Civil parish in Derbyshire, England

Tissington and Lea Hall is a civil parish within the Derbyshire Dales district, which is in the county of Derbyshire, England. Named for its settlements and sparsely built up with much rural expanse, its population was 134 residents in the 2021 census. The parish is 125 mi north west of London, 15 mi north west of the county town of Derby, and 3 mi north of the nearest market town of Ashbourne. It shares a boundary with the parishes of Ballidon, Bradbourne, Fenny Bentley, Kniveton, Newton Grange, Parwich and Thorpe. The parish is wholly within the Peak District National Park.

== Geography ==

=== Location ===

==== Placement and size ====
Tissington and Lea Hall parish is surrounded by the following local Derbyshire places:

- Newton Grange and Parwich to the north
- Fenny Bentley and Thorpe to the south
- Bradbourne and Kniveton to the east
- Ilam and Stanshope to the west.

It is 4.3 sqmi in area, 2+1/2 mi in length and 3+1/2 mi in width at its broadest, within the far western portion of the Derbyshire Dales district, and is also to the far west of the Derbyshire county, resting against the boundary. The parish is bounded by features such as the Bradbourne and Bentley brooks to the east, Bletch Brook to the north, Thorpe Pastures to the south, and the River Dove to the west.

==== Settlements ====

There are a number of areas of built environment within the parish, outside of this comprises substantial rural expanse and farmland. The main locales are:

- Tissington - this is to the centre of the parish and consists of a sparsely populated village
- Lea Hall - this is a hamlet in the east of the parish near the Bradbourne brook comprising a farm and manorial farmhouse converted to a guesthouse
==== Routes ====
The A515 road is the primary road within the parish, running north-south through the centre of the parish between Ashbourne and Buxton. The parish briefly touches the B5056 road which runs to the east and south east of the parish from Longcliffe, paralleling the Bradbourne brook and meeting the A515 near Fenny Bentley village. The unclassified road from the B5056 called Bent Lane notably runs through Tissington Ford by the parish eastern boundary, over the aforementioned brook.

=== Environment ===

==== Landscape ====
The parish is positioned between the River Dove in the west and the Bletch/Bradbourne/Bentley brooks to the east, the ground slopes upwards from these towards the centre, close to Tissington. The wider region is classified by Natural England as being within the White Peak and Peak Fringe character areas. The west of the parish alongside the river is the Dovedale valley, and the land rises sharply from there, forming a plateau. Several natural features along the valley include Reynard's Cave, and the Lover's Leap and Twelve Apostles pinnacles, the land undulating somewhat as it nears the A515 road. The parish is sparsely urbanised, mainly to the middle along communication routes, but is otherwise overwhelmingly rural and farmland. Substantial areas of trees are few; Dovedale Wood surrounds the River Dove, a valley-side coppice is alongside the Bradbourne brook to the south east, also there is a shaped cluster known as Pegg's Walk, surrounding parkland at Tissington Hall.
==== Geology ====
The bedrock of the parish is complex with several limestone layers found. In the parish to the west is the Milldale Formation, dated between 358 and 330 million years ago during the Carboniferous period, alongside the Hopedale Formation, comprising sedimentary bedrock formed between 337 and 329 million years ago during the same period. To the east is substantially taken up by the Widmerpool Formation, which is bedrock formed between 337 and 329 million years ago during the Carboniferous period, and this is overlain in places by a volcanic layer named for the village, Tissington Member - Hyaloclastite, this is an igneous bedrock formed between 330.9 and 329 million years ago during the same period.
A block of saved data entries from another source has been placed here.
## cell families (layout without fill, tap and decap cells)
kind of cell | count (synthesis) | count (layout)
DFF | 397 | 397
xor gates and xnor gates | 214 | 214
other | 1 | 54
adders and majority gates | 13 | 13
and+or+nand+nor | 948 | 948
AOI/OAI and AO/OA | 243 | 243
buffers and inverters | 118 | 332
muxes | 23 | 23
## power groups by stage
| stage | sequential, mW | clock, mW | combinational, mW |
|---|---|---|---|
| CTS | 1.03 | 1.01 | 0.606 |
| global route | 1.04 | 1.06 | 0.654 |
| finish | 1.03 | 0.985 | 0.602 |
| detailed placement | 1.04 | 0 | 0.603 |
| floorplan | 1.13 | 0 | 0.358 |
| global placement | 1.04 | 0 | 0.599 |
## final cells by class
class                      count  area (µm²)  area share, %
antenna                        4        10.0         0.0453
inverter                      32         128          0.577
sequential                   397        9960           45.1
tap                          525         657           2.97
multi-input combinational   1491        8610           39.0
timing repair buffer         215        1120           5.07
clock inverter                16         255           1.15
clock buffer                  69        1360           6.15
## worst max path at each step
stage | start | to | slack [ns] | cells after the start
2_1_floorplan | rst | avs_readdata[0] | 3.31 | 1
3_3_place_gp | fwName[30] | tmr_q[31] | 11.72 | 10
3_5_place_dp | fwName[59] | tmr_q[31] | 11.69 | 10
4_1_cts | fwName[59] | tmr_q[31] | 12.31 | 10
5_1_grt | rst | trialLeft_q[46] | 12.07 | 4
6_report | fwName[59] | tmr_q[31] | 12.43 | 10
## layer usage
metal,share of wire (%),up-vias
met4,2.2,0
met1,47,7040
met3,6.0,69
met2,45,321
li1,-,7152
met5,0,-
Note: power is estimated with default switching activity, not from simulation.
--- src/rtl/osw_consts.vh ---
// register indices, field positions, reset values and timing counts for the offset/status bank
`ifndef OSW_CONSTS_VH
`define OSW_CONSTS_VH

// register indices; byte address is four times the index
`define OSW_IDX_CHOFS_FIRST 9'h09e
`define OSW_IDX_CHOFS_LAST  9'h0a5
`define OSW_IDX_SCALE       9'h0a7
`define OSW_IDX_STARTUP     9'h0c0
`define OSW_IDX_PLL         9'h0d1
`define OSW_IDX_IDENT_LO    9'h15c
`define OSW_IDX_IDENT_HI    9'h15d
`define OSW_IDX_CTRL        9'h180
`define OSW_IDX_IRQ_STAT    9'h181
`define OSW_IDX_IRQ_MASK    9'h182

// offset_scale_ctrl
`define OSW_SCALE_RST       8'h47
`define OSW_SCALE_MSB       4
`define OSW_SCALE_LSB       3

// status bit positions
`define OSW_STARTUP_DONE    7
`define OSW_PLL_DONE        5
`define OSW_PLL_VCO_LOW     2
`define OSW_PLL_VCO_HIGH    1

// ctrl register bits
`define OSW_CTRL_PP_EN      0
`define OSW_CTRL_PLL_REQ    1

// interrupt events
`define OSW_EV_STARTUP      0
`define OSW_EV_PLL_DONE     1
`define OSW_EV_VCO_LOW      2
`define OSW_EV_VCO_HIGH     3
`define OSW_EV_BG_CAL       4
`define OSW_EV_W            5

// timing, in sample clock cycles
`define OSW_STARTUP_CYC     134217728
`define OSW_BG_CYC          1073741824
`define OSW_BASE_LAT        2
`define OSW_PP_LAT          2

`endif

--- src/rtl/osw_regs.v ---
// offset-weight, calibration status and identification registers with the offset datapath
// How it works
// - scale bits 4..3 pick offset step 1/4, 1/2, 1 or 2 LSb; reset 00
// - one scale setting applies to every channel offset register 0x9e..0xa5
// - channel offset code is signed, scaled, then added to that channel's output
// - startup status bit 7 reads 0 until power-up calibration ends, then 1
// - startup status bits 6..0 are read-only factory bits, writes ignored
// - pll status bit 5 is 1 once pll calibration completes, else 0
// - pll status bit 2 flags drift out of lock with low vco frequency
// - pll status bit 1 flags drift out of lock with high vco frequency
// - pll status is read-only; factory bits 7..6, 4..3, 0 readable only
// - sixteen-bit part ident read as low byte 0x15c, high byte 0x15d
// - ident registers are read-only and fixed; writes change nothing
// - power-up calibration finishes within 2^27 sample clocks
// - background calibration updates about every 2^30 clocks while converting
// - a new output sample every clock, delayed by pipeline plus output delay
// - enabling post-processing lengthens output latency
//
// The AHB-Lite interface to the registers was left to the implementer.
`include "osw_consts.vh"
`default_nettype none

module osw_regs #(
  parameter        STARTUP_CYC = `OSW_STARTUP_CYC,
  parameter        BG_CYC      = `OSW_BG_CYC,
  parameter        BASE_LAT    = `OSW_BASE_LAT,
  parameter        PP_LAT      = `OSW_PP_LAT,
  parameter [15:0] PART_IDENT  = 16'h5a3c, // arbitrary value
  parameter [7:0]  STARTUP_FTB = 8'h00,
  parameter [7:0]  PLL_FTB     = 8'h00
) (
  // clock, reset, enable
  input  wire        hclk,
  input  wire        hresetn,
  input  wire        ce,
  // ahb-lite slave
  input  wire        hsel,
  input  wire [11:0] haddr,
  input  wire [1:0]  htrans,
  input  wire        hwrite,
  input  wire [2:0]  hsize,
  input  wire        hready,
  input  wire [31:0] hwdata,
  output reg  [31:0] hrdata,
  output reg         hreadyout,
  output reg         hresp,
  // pll status from the analog side, asynchronous
  input  wire        pll_cal_done_in,
  input  wire        vco_low_drift_in,
  input  wire        vco_high_drift_in,
  // converter samples, same clock
  input  wire [15:0] smp_data,
  input  wire [2:0]  smp_chan,
  // corrected output
  output reg  [15:0] out_data,
  output reg  [2:0]  out_chan,
  // control toward the core
  output reg         pll_cal_request,
  output reg         bg_cal_update,
  output reg         irq
);

  localparam TOT_LAT = BASE_LAT + PP_LAT;

  // bus state
  reg        wr_pend_ff;
  reg [8:0]  wr_idx_ff;
  reg        rd_pend_ff;
  reg [8:0]  rd_idx_ff;
  reg [31:0] nxt_rdata;
  wire       addr_ok = hsel & hready & htrans[1];
  wire [8:0] a_idx   = haddr[10:2];

  // registers
  reg [7:0]  scale_ff;
  reg [7:0]  chofs_ff [0:7];
  reg        pp_en_ff;
  reg [4:0]  irq_stat_ff;
  reg [4:0]  irq_mask_ff;
  reg        startup_done_ff;
  reg        pll_done_ff;
  reg        vco_low_ff;
  reg        vco_high_ff;
  reg [29:0] startup_cnt_ff;
  reg [30:0] bg_cnt_ff;

  // synchronisers: stage a feeds stage b only
  reg [2:0]  sync_a_ff;
  reg [2:0]  sync_b_ff;
  reg [2:0]  sync_q_ff;
  wire [2:0] rise = sync_b_ff & ~sync_q_ff;

  // datapath pipeline
  reg [15:0] pipe_d_ff [0:TOT_LAT-1];
  reg [2:0]  pipe_c_ff [0:TOT_LAT-1];
  reg [18:0] sum_ff;
  reg [2:0]  sum_chan_ff;
  reg [18:0] nxt_smp_q;
  reg [17:0] nxt_ofs_q;
  reg [18:0] nxt_sum;
  reg [15:0] nxt_smp_out;
  reg [4:0]  nxt_irq_stat;
  reg        nxt_pll_done;
  reg [29:0] nxt_startup_cnt;
  reg [30:0] nxt_bg_cnt;
  integer    i;
  integer    j;

  wire       wr_now   = wr_pend_ff;
  wire       pll_req  = wr_now && wr_idx_ff == `OSW_IDX_CTRL && hwdata[`OSW_CTRL_PLL_REQ];
  wire       cnt_end  = startup_cnt_ff == STARTUP_CYC - 1;
  wire       bg_end   = bg_cnt_ff == BG_CYC - 1;
  wire [4:0] events;

  assign events[`OSW_EV_STARTUP]  = cnt_end & ~startup_done_ff;
  assign events[`OSW_EV_PLL_DONE] = rise[0];
  assign events[`OSW_EV_VCO_LOW]  = rise[1];
  assign events[`OSW_EV_VCO_HIGH] = rise[2];
  assign events[`OSW_EV_BG_CAL]   = startup_done_ff & bg_end;

  // offset in quarter-LSb units from signed code and scale field
  function [17:0] scaled_ofs;
    input [7:0] code;
    input [1:0] sel;
    reg   [17:0] ext;
    begin
      ext        = {{10{code[7]}}, code};
      scaled_ofs = ext << sel;
    end
  endfunction

  // clamp the sum, its two fraction bits already dropped, to a signed 16-bit sample
  function [15:0] sat16;
    input [17:0] v;
    begin
      if (v[17] && !(&v[16:15]))
        sat16 = 16'h8000;
      else if (!v[17] && (|v[16:15]))
        sat16 = 16'h7fff;
      else
        sat16 = v[15:0];
    end
  endfunction

  // true for the eight channel offset indices
  function is_chofs;
    input [8:0] idx;
    begin
      is_chofs = idx >= `OSW_IDX_CHOFS_FIRST && idx <= `OSW_IDX_CHOFS_LAST;
    end
  endfunction

  // channel number behind a channel offset index
  function [2:0] chofs_sel;
    input [8:0] idx;
    begin
      chofs_sel = idx[2:0] - 3'h6;
    end
  endfunction

  // quarter-lsb sum keeps one spare bit so full scale plus offset cannot wrap
  always @*
  begin
    nxt_smp_q   = {{3{smp_data[15]}}, smp_data} << 2;
    nxt_ofs_q   = scaled_ofs(chofs_ff[smp_chan],
                             scale_ff[`OSW_SCALE_MSB:`OSW_SCALE_LSB]);
    nxt_sum     = nxt_smp_q + {nxt_ofs_q[17], nxt_ofs_q};
    // dropping the two fraction bits rounds toward minus infinity
    nxt_smp_out = sat16({sum_ff[18], sum_ff[18:2]});
  end

  // interrupt status: an event in the cycle of a write-one clear still sets its bit
  always @*
  begin
    nxt_irq_stat = irq_stat_ff | events;
    if (wr_now && wr_idx_ff == `OSW_IDX_IRQ_STAT)
      nxt_irq_stat = (irq_stat_ff & ~hwdata[4:0]) | events;
  end

  // pll done flag: a done edge outranks a request landing in the same cycle
  always @*
  begin
    nxt_pll_done = pll_done_ff;
    if (rise[0])
      nxt_pll_done = 1'b1;
    else if (pll_req)
      nxt_pll_done = 1'b0;
  end

  // startup count stops with its flag; background count waits for that flag
  always @*
  begin
    nxt_startup_cnt = startup_cnt_ff;
    if (!startup_done_ff)
      nxt_startup_cnt = startup_cnt_ff + 30'h1;
    nxt_bg_cnt = bg_cnt_ff;
    if (startup_done_ff)
      nxt_bg_cnt = bg_end ? 31'h0 : bg_cnt_ff + 31'h1;
  end

  // read mux
  always @*
  begin
    nxt_rdata = 32'h0000_0000;
    if (is_chofs(rd_idx_ff))
      nxt_rdata[7:0] = chofs_ff[chofs_sel(rd_idx_ff)];
    else
      case (rd_idx_ff)
        `OSW_IDX_SCALE:
          nxt_rdata[7:0] = scale_ff;
        `OSW_IDX_STARTUP:
          nxt_rdata[7:0] = {startup_done_ff, STARTUP_FTB[6:0]};
        `OSW_IDX_PLL:
          nxt_rdata[7:0] = {PLL_FTB[7:6], pll_done_ff, PLL_FTB[4:3],
                            vco_low_ff, vco_high_ff, PLL_FTB[0]};
        `OSW_IDX_IDENT_LO:
          nxt_rdata[7:0] = PART_IDENT[7:0];
        `OSW_IDX_IDENT_HI:
          nxt_rdata[7:0] = PART_IDENT[15:8];
        `OSW_IDX_CTRL:
          nxt_rdata[`OSW_CTRL_PP_EN] = pp_en_ff;
        `OSW_IDX_IRQ_STAT:
          nxt_rdata[4:0] = irq_stat_ff;
        `OSW_IDX_IRQ_MASK:
          nxt_rdata[4:0] = irq_mask_ff;
        default:
          nxt_rdata = 32'h0000_0000;
      endcase
  end

  // ahb slave: writes take no wait, reads one wait so a write just before is seen
  always @(posedge hclk or negedge hresetn)
  begin
    if (!hresetn)
    begin
      wr_pend_ff <= 1'b0;
      wr_idx_ff  <= 9'h000;
      rd_pend_ff <= 1'b0;
      rd_idx_ff  <= 9'h000;
      hrdata     <= 32'h0000_0000;
      hreadyout  <= 1'b1;
      hresp      <= 1'b0;
    end
    else if (ce)
    begin
      hresp <= 1'b0;
      if (rd_pend_ff)
      begin
        hrdata     <= nxt_rdata;
        hreadyout  <= 1'b1;
        rd_pend_ff <= 1'b0;
        wr_pend_ff <= 1'b0;
      end
      else
      begin
        wr_pend_ff <= addr_ok & hwrite;
        wr_idx_ff  <= a_idx;
        rd_idx_ff  <= a_idx;
        if (addr_ok && !hwrite)
        begin
          rd_pend_ff <= 1'b1;
          hreadyout  <= 1'b0;
        end
      end
    end
  end

  // software registers
  always @(posedge hclk or negedge hresetn)
  begin
    if (!hresetn)
    begin
      scale_ff        <= `OSW_SCALE_RST;
      pp_en_ff        <= 1'b0;
      irq_mask_ff     <= 5'h00;
      irq_stat_ff     <= 5'h00;
      pll_cal_request <= 1'b0;
      irq             <= 1'b0;
      for (i = 0; i < 8; i = i + 1)
        chofs_ff[i] <= 8'h00;
    end
    else if (ce)
    begin
      pll_cal_request <= pll_req;
      if (wr_now)
      begin
        // whole byte stored; factory bits kept by host read-modify-write
        if (wr_idx_ff == `OSW_IDX_SCALE)
          scale_ff <= hwdata[7:0];
        if (is_chofs(wr_idx_ff))
          chofs_ff[chofs_sel(wr_idx_ff)] <= hwdata[7:0];
        if (wr_idx_ff == `OSW_IDX_CTRL)
          pp_en_ff <= hwdata[`OSW_CTRL_PP_EN];
        if (wr_idx_ff == `OSW_IDX_IRQ_MASK)
          irq_mask_ff <= hwdata[4:0];
        // status, pll and ident indices have no write path
      end
      irq_stat_ff <= nxt_irq_stat;
      irq <= |(irq_stat_ff & irq_mask_ff);
    end
  end

  // calibration counters and status flags
  always @(posedge hclk or negedge hresetn)
  begin
    if (!hresetn)
    begin
      startup_cnt_ff  <= 30'h0;
      startup_done_ff <= 1'b0;
      bg_cnt_ff       <= 31'h0;
      bg_cal_update   <= 1'b0;
      pll_done_ff     <= 1'b0;
      vco_low_ff      <= 1'b0;
      vco_high_ff     <= 1'b0;
      sync_a_ff       <= 3'h0;
      sync_b_ff       <= 3'h0;
      sync_q_ff       <= 3'h0;
    end
    else if (ce)
    begin
      sync_a_ff <= {vco_high_drift_in, vco_low_drift_in, pll_cal_done_in};
      sync_b_ff <= sync_a_ff;
      sync_q_ff <= sync_b_ff;
      // sticky: only a power-on reset clears it
      startup_cnt_ff <= nxt_startup_cnt;
      if (!startup_done_ff && cnt_end)
        startup_done_ff <= 1'b1;
      // background period restarts only after the foreground pass
      bg_cal_update <= events[`OSW_EV_BG_CAL];
      bg_cnt_ff     <= nxt_bg_cnt;
      pll_done_ff   <= nxt_pll_done;
      vco_low_ff  <= sync_b_ff[1];
      vco_high_ff <= sync_b_ff[2];
    end
  end

  // offset add, then a tapped delay line; one sample in and out every clock
  always @(posedge hclk or negedge hresetn)
  begin
    if (!hresetn)
    begin
      sum_ff      <= 19'h0;
      sum_chan_ff <= 3'h0;
      out_data    <= 16'h0000;
      out_chan    <= 3'h0;
      for (j = 0; j < TOT_LAT; j = j + 1)
      begin
        pipe_d_ff[j] <= 16'h0000;
        pipe_c_ff[j] <= 3'h0;
      end
    end
    else if (ce)
    begin
      // every channel uses the same scale field
      sum_ff       <= nxt_sum;
      sum_chan_ff  <= smp_chan;
      pipe_d_ff[0] <= nxt_smp_out;
      pipe_c_ff[0] <= sum_chan_ff;
      for (j = 1; j < TOT_LAT; j = j + 1)
      begin
        pipe_d_ff[j] <= pipe_d_ff[j-1];
        pipe_c_ff[j] <= pipe_c_ff[j-1];
      end
      // extra taps when post-processing is on
      out_data <= pp_en_ff ? pipe_d_ff[TOT_LAT-1] : pipe_d_ff[BASE_LAT-1];
      out_chan <= pp_en_ff ? pipe_c_ff[TOT_LAT-1] : pipe_c_ff[BASE_LAT-1];
    end
  end

endmodule

`default_nettype wire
==== Hydrological features ====
The River Dove forms all of the parish western boundary, the surrounding area creating the Dovedale valley, the parish not quite reaching as far as the stepping stones water feature. Other watercourses are along the eastern parish edge, Bletch Brook forms the north eastern section, Bradbourne Brook the east area and Bentley Brook is to the south east. Wash Brook is to the west of the A515 road. A former millrace known as Woodeaves Canal abuts the Bradbourne. There is a village pond.

==== Land elevation ====
The south of the parish surrounding the Bentley Brook valley along the parish boundary contains the lowest area, at ~136 m. The area along the south west by the River Dove is marginally higher, at 140 m. The land rises from these watercourses towards the settled areas, Lea Hall is in the range of 196-210 m and Tissington village ranges between 220-245 m, Notable local peaks include Wibben Hill at 249 m which is 1/2 mi east of Tissington, Hunger Hill which is 276 m and is 1/2 mi north of Tissington, and the highest location Tissington Hill, which is 1+1/2 mi west of the village and measuring 369 m.

== History ==

=== Toponymy ===
Tissington was the only settlement to be listed in the Domesday 1086 landholding survey. It was described as Tizinctun, which was thought to be named after a local person, the Old English name being Tidsige's farm or settlement. Lea Hall was first termed as Lie and variations thereof in the 13th century (such as 'Lee by Bradbourne') to help distinguish it from similarly named settlements (such as Lea), and meant 'the clearing' or meadow.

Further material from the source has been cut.